MOVIE REVIEW : ‘Re-Animator’ a Grisly, Witty Romp
“Bride of Re-Animator” opens today at selected theaters, but its most appropriate venue is Hollywood’s venerable Vista Theater, where it officially premieres Friday at midnight. That’s because it’s pretty gory for regular bookings, yet has a saving wit and style and overall sheer outrageousness that’s just right for the midnight circuit.
As the title suggests, it’s a sequel to “Re-Animator,” an adaptation of an H. P. Lovecraft novel that was one of the most imaginative horror movies of the ‘80s. The sequel is every bit as amusing as the original, though probably grislier. The linchpin element in both films is Jeffrey Combs, who plays a prim, bitchy, unflappable mad genius faultlessly. At Massachusetts’ Miskatonic University Hospital he discovered an iridescent green serum that brought the dead to life, but it had the unfortunate side effect of turning them into zombies with brutal killer instincts.
Five years have passed since the infamous “Miskatonic Massacre,” during which time West and the fellow resident doctor (Bruce Abbott) he has in his thrall have done penance by volunteering for medical duty in a bloody border war in Peru. When the two return to Miskatonic, Combs has brought back with him yet another scary discovery: by combining his re-animating serum with the amniotic fluid of a rare species of iguana he is able to re-animate severed body parts. In no time these guys have enough limbs and organs to create the “bride” of the film’s title.

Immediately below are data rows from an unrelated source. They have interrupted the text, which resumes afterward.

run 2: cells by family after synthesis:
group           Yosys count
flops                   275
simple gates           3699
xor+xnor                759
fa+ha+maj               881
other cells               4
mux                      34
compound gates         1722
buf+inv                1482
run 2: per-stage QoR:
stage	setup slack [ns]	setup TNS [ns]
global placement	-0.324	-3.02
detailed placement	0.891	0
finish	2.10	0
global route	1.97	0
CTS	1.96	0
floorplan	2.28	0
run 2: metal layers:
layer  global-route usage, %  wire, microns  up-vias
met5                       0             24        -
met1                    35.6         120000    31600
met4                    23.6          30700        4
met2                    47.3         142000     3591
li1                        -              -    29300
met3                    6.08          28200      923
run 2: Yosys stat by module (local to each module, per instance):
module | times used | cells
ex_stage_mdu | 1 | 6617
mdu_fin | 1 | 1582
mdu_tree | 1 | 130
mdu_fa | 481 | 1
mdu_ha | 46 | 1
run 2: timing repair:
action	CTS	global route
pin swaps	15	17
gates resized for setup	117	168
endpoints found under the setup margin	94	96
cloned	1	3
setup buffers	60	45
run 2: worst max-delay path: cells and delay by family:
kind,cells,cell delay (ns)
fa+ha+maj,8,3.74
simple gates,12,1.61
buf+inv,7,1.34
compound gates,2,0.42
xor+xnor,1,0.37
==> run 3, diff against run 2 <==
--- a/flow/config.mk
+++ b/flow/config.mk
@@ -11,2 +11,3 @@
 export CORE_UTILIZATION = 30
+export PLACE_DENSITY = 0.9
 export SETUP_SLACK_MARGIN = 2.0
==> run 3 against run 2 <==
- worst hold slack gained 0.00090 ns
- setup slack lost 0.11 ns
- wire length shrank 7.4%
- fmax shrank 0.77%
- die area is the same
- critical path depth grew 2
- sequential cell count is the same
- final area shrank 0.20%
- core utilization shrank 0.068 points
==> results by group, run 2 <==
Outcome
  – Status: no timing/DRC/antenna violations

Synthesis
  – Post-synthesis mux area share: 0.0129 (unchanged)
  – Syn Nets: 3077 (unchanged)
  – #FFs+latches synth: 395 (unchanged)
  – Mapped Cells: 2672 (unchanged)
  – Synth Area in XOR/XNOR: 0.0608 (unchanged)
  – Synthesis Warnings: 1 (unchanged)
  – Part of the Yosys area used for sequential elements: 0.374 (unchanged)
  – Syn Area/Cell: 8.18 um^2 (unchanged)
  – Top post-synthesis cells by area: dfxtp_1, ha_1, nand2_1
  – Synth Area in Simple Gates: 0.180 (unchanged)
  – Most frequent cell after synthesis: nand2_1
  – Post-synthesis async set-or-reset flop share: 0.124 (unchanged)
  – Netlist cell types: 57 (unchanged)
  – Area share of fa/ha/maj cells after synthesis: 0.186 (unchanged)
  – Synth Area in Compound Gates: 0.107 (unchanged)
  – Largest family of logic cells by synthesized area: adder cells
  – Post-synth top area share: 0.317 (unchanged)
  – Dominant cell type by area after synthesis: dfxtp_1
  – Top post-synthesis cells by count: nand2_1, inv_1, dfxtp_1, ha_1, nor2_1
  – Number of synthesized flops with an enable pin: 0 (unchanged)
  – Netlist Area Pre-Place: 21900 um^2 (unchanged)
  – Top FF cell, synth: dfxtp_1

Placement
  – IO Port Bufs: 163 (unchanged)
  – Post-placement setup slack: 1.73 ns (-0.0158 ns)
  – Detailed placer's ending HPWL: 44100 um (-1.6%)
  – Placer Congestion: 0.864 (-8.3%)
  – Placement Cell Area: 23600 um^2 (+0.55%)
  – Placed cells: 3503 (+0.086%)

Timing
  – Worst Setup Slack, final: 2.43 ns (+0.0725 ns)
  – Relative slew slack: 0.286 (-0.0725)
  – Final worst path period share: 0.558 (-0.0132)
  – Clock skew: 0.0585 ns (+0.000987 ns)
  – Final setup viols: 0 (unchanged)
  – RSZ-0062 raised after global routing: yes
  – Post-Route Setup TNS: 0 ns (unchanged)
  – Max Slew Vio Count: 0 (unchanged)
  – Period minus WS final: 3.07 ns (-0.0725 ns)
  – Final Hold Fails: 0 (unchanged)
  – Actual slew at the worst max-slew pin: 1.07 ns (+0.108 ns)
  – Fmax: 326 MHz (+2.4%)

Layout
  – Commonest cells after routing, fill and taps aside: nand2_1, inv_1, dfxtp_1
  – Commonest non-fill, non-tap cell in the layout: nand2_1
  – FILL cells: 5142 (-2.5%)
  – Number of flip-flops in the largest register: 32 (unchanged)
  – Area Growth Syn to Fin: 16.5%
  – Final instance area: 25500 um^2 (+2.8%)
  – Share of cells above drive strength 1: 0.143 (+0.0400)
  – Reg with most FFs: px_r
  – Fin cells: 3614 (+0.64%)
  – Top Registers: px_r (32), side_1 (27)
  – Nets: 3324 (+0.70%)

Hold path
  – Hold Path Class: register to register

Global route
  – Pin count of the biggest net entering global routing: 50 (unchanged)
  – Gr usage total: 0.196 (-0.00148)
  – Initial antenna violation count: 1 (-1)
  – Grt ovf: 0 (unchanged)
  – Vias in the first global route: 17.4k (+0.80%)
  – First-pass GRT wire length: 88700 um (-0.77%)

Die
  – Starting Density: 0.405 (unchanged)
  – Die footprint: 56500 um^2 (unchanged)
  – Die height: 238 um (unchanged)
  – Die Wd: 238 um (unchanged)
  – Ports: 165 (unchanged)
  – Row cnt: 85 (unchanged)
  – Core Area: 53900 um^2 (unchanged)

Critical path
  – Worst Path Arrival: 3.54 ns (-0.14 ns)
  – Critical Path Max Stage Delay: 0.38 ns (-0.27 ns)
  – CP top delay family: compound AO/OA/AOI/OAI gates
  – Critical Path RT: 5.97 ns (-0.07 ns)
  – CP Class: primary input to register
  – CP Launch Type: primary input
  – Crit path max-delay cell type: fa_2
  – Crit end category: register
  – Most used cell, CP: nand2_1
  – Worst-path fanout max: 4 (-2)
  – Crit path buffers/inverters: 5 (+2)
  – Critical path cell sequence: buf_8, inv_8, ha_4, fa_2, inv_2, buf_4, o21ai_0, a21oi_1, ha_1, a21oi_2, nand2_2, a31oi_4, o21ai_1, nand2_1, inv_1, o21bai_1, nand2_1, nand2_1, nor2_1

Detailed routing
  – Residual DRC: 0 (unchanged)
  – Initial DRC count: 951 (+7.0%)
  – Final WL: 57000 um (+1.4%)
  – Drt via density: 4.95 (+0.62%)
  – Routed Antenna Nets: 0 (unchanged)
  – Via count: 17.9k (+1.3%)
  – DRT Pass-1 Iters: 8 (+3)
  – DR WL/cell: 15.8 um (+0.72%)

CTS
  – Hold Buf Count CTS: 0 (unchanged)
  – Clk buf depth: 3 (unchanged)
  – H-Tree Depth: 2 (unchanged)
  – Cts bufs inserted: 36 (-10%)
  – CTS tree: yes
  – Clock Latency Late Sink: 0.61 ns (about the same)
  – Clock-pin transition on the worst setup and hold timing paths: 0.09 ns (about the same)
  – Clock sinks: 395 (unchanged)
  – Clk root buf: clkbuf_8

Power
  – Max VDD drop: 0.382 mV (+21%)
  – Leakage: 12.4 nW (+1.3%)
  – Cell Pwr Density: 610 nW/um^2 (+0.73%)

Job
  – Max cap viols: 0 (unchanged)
This is an optimization exercise on Yosys and OpenROAD, whose aim is small area, not a production implementation.
RTL that was checked went through simulation tests only; none was proved equivalent to the original.
For runs 2 and 4 to 6, only the layout was checked, not whether the RTL still works.
No activity file was given, so power comes from the tool's default toggle rates.

[flow/constraint.sdc]
create_clock -name core_clock -period 7.0 [get_ports {clk}]
set_input_delay 1.4000 -clock core_clock [delete_from_list [all_inputs] [get_ports {clk}]]
set_output_delay 1.4000 -clock core_clock [all_outputs]
set_load 0.01 [all_outputs]
[flow/config.mk]
export PLATFORM = sky130hd
export DESIGN_NAME = regfile_scoreboard
export DESIGN_NICKNAME = regfile_scoreboard
export VERILOG_FILES = /design/flow/design.v
export SDC_FILE = /design/flow/constraint.sdc
export NUM_CORES = 8
export LEC_CHECK = 0
export CAP_MARGIN = 20
export CORE_MARGIN = 2
export CORE_UTILIZATION = 50
export PLACE_DENSITY = 0.6
export SETUP_SLACK_MARGIN = 0.15
export SLEW_MARGIN = 20
export SYNTH_HIERARCHICAL = 1
export SYNTH_MINIMUM_KEEP_SIZE = 0
[flow/run.sh]
#!/bin/bash
# synth_recipe.tcl (not shown) runs the flow's synth.tcl, then flattens the netlist and writes it again
# the make line also repeats each setting of config.mk as NAME=value (left out here)
make -C /OpenROAD-flow-scripts/flow DESIGN_CONFIG=/design/flow/config.mk WORK_HOME=/design/flow/orfs CLKGATE_MAP_FILE= SYNTH_SCRIPT=/design/flow/synth_recipe.tcl finish
Background: an optimization exercise with open tools, aiming at small area, a short achievable clock period and few clock cycles per item. Do not read the settings as production practice. The RTL was checked by simulation tests, not by an equivalence proof against the original design.

// overlap_linear_blend_unit
module overlap_linear_blend_unit (
  input  wire                         clk_i,
  input  wire                         rst_ni,
  input  wire                         cfg_we_i,
  input  wire [olb_pkg::IDX_W-1:0]    cfg_idx_i,
  input  wire [olb_pkg::CFG_W-1:0]    cfg_data_i,
  input  wire                         in_valid_i,
  output logic                        in_stall_o,
  input  wire [olb_pkg::COL_W-1:0]    column_i,
  input  wire [olb_pkg::PIX_W-1:0]    first_blue_i,
  input  wire [olb_pkg::PIX_W-1:0]    first_green_i,
  input  wire [olb_pkg::PIX_W-1:0]    first_red_i,
  input  wire [olb_pkg::PIX_W-1:0]    warped_blue_i,
  input  wire [olb_pkg::PIX_W-1:0]    warped_green_i,
  input  wire [olb_pkg::PIX_W-1:0]    warped_red_i,
  output logic                        out_valid_o,
  input  wire                         out_stall_i,
  output logic [olb_pkg::PIX_W-1:0]   out_blue_o,
  output logic [olb_pkg::PIX_W-1:0]   out_green_o,
  output logic [olb_pkg::PIX_W-1:0]   out_red_o
);
Settings: LEC_CHECK=0, ABC_AREA=1, CAP_MARGIN=20, CORE_MARGIN=2, CORE_UTILIZATION=40, SETUP_SLACK_MARGIN=4.7, SLEW_MARGIN=20, TNS_END_PERCENT=0; clock period 8.5 ns.
run.sh (not shown) runs the stock make flow with config.mk's settings and CLKGATE_MAP_FILE= SYNTH_SCRIPT=/design/flow/synth_recipe.tcl, a recipe that flattens the netlist after the stock synthesis.
Testbench counts at the start, summed over its fixed seeds: cycles 16,632, items 16,384.
Then changed:
--- a/flow/config.mk
+++ b/flow/config.mk
@@ -11,3 +11,3 @@
 export CORE_UTILIZATION = 40
-export SETUP_SLACK_MARGIN = 4.7
+export SETUP_SLACK_MARGIN = 4.5
 export SLEW_MARGIN = 20
Register-to-register slack gets worse by 0.04 ns.
First-iteration DRC count barely changes.
Background: an optimization exercise with open tools, aiming at small area and a short achievable clock period. Do not read the settings as production practice. No run shown here included a check of the RTL's function; only the layout flow was run. Power is estimated from default activity; no workload was simulated.

==> flow/design.v (outline; a module is shown in full before it is edited, if it fits) <==
// module fir_fa: 10 lines
// module fir_ha: 9 lines
// module fir_tpose_param: 6257 lines
module fir_tpose_param
#(
  parameter int NTAPS     = 12,
  parameter int DW        = 12,
  parameter int CW        = 12,
  parameter int OW        = 16,
  parameter int OUT_SHIFT = 9
) (
  input  logic                  i_clk,
  input  logic                  i_rst,
  input  logic                  i_clear,
  input  logic                  i_in_valid,
  input  logic signed [DW-1:0]  i_xin,
  input  logic                  i_coef_we,
  input  logic [fir_pkg::FIR_ADDR_W-1:0] i_coef_addr,
  input  logic signed [CW-1:0]  i_coef_data,
  output logic                  o_out_valid,
  output logic signed [OW-1:0]  o_yout,
  output logic                  o_sat
);
  // ...
==> flow/flow/run.sh <==
#!/bin/bash
set -euo pipefail
MARGIN=6.65
bash standard.sh SETUP_SLACK_MARGIN=$MARGIN MATCH_CELL_FOOTPRINT=0 finish > flow_standard.log 2>&1
==> flow/standard.sh <==
#!/bin/bash
# synth_recipe.tcl (not shown) runs the flow's synth.tcl, then flattens the netlist and writes it again
# the make line also repeats each setting of config.mk as NAME=value (left out here)
make -C /OpenROAD-flow-scripts/flow DESIGN_CONFIG=/design/flow/config.mk WORK_HOME=/design/flow/orfs CLKGATE_MAP_FILE= SYNTH_SCRIPT=/design/flow/synth_recipe.tcl "${@:-finish}"
==> flow/config.mk <==
export PLATFORM = sky130hd
export DESIGN_NAME = fir_tpose_param
export DESIGN_NICKNAME = fir_tpose_param
export VERILOG_FILES = /design/flow/design.v
export SDC_FILE = /design/flow/constraint.sdc
export NUM_CORES = 4
export LEC_CHECK = 0
export CAP_MARGIN = 20
export CORE_MARGIN = 2
export CORE_UTILIZATION = 40
export CTS_CLUSTER_DIAMETER = 120
export CTS_CLUSTER_SIZE = 20
export SLEW_MARGIN = 20
export SYNTH_HIERARCHICAL = 1
==> flow/constraint.sdc <==
create_clock -name core_clock -period 10.0 [get_ports {i_clk}]
set_input_delay 2.0000 -clock core_clock [delete_from_list [all_inputs] [get_ports {i_clk}]]
set_output_delay 2.0000 -clock core_clock [all_outputs]
set_load 0.01 [all_outputs]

Just when you think that director Brian Yuzna and his co-writers have gone too far in their displays of hideous morbidity--the film’s battery of special effects wizards have outdone themselves--Combs drops an hilarious bon mot with the timing of Bette Davis as Margo Channing in “All About Eve.” “Bride of Re-Animator” (rated an appropriate R), which benefits immensely from a lush, moody score by Richard Band (as did the original film), is absolutely not for children or for the squeamish, but it’s pretty funny all the same.